■ PROBLEM TO WORK ON ■
A verbatim reproduction of the lines below, from the line containing "power groups by" through the line containing "global route,0.1556,74", both ends included, is the whole required output.

[Saved entries]
- - - -

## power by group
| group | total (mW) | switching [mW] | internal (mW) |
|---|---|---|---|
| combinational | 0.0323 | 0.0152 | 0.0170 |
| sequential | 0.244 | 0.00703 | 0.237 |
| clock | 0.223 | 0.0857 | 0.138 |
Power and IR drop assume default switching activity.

- - - -

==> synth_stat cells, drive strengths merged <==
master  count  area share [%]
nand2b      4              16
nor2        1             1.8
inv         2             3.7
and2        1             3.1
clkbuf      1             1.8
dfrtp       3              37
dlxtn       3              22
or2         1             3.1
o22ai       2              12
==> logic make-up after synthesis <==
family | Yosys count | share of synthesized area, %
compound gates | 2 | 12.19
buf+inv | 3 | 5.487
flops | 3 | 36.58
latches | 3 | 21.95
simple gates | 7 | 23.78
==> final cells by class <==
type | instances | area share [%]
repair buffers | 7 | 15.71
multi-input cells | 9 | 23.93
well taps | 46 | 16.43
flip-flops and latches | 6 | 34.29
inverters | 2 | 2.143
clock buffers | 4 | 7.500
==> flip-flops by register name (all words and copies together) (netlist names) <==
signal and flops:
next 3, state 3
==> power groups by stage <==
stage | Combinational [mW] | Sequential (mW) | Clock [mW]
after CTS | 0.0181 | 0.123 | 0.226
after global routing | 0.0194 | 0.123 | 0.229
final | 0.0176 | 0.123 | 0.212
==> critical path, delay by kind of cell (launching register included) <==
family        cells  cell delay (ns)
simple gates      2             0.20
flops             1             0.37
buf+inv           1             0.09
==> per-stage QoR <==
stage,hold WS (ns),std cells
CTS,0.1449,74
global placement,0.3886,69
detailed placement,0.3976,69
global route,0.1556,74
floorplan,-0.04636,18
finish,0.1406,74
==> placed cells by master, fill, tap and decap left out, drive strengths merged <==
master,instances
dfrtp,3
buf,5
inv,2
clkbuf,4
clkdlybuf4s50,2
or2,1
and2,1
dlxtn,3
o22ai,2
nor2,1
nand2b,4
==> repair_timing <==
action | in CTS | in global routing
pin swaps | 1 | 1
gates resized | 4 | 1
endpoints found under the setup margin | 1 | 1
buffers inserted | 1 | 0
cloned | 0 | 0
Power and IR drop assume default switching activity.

- - - -

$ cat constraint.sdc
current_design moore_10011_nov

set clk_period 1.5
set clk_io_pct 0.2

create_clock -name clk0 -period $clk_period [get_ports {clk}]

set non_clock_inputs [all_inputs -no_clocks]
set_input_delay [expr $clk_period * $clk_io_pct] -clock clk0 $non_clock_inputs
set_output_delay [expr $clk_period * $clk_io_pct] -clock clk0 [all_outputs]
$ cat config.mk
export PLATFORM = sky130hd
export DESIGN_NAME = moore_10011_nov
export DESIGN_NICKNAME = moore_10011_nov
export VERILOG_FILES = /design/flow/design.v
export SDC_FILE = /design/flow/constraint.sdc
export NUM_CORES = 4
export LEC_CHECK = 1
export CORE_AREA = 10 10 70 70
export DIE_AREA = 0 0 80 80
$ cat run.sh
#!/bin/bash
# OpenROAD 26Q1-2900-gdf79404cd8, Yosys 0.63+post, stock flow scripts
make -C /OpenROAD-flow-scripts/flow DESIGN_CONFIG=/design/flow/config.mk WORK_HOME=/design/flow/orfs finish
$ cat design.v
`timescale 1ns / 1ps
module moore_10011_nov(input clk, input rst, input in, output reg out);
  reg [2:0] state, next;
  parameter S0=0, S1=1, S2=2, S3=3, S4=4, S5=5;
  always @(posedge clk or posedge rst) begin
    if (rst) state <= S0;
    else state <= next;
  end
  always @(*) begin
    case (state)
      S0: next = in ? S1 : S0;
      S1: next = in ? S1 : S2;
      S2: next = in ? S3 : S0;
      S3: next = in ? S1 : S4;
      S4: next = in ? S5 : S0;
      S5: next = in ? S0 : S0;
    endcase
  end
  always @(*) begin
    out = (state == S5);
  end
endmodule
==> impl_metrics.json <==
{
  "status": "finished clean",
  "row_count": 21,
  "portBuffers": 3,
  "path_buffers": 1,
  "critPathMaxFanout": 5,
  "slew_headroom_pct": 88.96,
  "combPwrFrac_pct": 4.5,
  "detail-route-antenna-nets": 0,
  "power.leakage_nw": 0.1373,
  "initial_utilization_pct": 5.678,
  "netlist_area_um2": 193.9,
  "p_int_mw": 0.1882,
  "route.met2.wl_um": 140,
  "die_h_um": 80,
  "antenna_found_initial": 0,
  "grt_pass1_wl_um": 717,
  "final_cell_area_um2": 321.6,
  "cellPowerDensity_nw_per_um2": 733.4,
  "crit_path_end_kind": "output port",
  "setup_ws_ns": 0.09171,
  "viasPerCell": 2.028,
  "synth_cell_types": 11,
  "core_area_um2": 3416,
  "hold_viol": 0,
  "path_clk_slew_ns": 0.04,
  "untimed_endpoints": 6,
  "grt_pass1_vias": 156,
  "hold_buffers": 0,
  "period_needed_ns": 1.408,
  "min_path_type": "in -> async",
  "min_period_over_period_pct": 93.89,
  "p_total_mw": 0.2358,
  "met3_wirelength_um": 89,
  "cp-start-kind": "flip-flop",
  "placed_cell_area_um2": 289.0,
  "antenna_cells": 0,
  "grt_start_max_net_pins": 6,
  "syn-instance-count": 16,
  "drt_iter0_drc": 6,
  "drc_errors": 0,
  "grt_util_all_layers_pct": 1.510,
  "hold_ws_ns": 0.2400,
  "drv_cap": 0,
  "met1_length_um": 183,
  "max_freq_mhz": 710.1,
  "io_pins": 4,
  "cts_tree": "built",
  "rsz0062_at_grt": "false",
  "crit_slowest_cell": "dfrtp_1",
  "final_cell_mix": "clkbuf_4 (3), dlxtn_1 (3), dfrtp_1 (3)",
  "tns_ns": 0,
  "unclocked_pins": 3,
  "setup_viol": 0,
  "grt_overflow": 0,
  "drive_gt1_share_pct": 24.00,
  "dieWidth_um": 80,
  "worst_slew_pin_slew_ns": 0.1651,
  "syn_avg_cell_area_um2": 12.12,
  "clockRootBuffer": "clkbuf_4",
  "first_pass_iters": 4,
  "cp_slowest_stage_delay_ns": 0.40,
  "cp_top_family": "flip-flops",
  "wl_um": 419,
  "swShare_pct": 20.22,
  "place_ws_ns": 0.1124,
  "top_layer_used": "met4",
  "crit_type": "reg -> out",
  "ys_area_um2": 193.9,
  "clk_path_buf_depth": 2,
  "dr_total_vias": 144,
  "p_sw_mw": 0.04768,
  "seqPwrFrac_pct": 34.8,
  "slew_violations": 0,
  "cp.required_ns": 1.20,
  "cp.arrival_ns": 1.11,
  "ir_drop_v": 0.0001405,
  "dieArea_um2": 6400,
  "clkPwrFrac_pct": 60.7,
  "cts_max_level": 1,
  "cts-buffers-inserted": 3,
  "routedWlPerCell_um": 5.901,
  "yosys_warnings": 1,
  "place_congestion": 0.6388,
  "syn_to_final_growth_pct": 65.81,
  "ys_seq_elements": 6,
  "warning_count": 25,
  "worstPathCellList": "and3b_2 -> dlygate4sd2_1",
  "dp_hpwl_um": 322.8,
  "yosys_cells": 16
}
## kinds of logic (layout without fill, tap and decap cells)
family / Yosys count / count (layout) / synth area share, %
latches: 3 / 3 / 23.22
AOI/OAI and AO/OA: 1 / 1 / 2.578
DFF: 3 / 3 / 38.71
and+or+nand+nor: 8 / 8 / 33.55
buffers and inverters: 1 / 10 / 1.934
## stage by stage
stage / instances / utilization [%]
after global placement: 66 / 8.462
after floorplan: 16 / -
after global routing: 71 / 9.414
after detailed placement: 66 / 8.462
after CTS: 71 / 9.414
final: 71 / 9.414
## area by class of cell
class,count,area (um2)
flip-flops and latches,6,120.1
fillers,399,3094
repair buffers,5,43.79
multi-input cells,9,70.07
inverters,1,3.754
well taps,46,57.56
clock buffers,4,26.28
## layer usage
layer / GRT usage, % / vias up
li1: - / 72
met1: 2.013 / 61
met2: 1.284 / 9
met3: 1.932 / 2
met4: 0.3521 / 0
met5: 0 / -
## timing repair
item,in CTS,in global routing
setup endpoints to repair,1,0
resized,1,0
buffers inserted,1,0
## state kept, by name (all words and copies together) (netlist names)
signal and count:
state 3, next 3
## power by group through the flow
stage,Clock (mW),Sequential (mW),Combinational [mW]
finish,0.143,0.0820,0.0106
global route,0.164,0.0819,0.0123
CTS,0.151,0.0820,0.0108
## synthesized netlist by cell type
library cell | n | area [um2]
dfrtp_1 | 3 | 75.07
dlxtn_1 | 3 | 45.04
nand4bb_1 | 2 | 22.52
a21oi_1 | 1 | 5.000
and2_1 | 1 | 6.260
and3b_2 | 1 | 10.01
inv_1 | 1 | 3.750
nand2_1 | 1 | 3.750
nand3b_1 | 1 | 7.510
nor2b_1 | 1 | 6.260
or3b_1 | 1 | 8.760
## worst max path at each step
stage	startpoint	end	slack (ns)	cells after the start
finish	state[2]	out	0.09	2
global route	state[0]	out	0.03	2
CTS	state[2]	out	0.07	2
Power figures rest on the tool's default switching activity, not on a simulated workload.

- - - -

■ COMPLETED EXERCISE ■
==> power groups by stage <==
stage | Combinational [mW] | Sequential (mW) | Clock [mW]
after CTS | 0.0181 | 0.123 | 0.226
after global routing | 0.0194 | 0.123 | 0.229
final | 0.0176 | 0.123 | 0.212
==> critical path, delay by kind of cell (launching register included) <==
family        cells  cell delay (ns)
simple gates      2             0.20
flops             1             0.37
buf+inv           1             0.09
==> per-stage QoR <==
stage,hold WS (ns),std cells
CTS,0.1449,74
global placement,0.3886,69
detailed placement,0.3976,69
global route,0.1556,74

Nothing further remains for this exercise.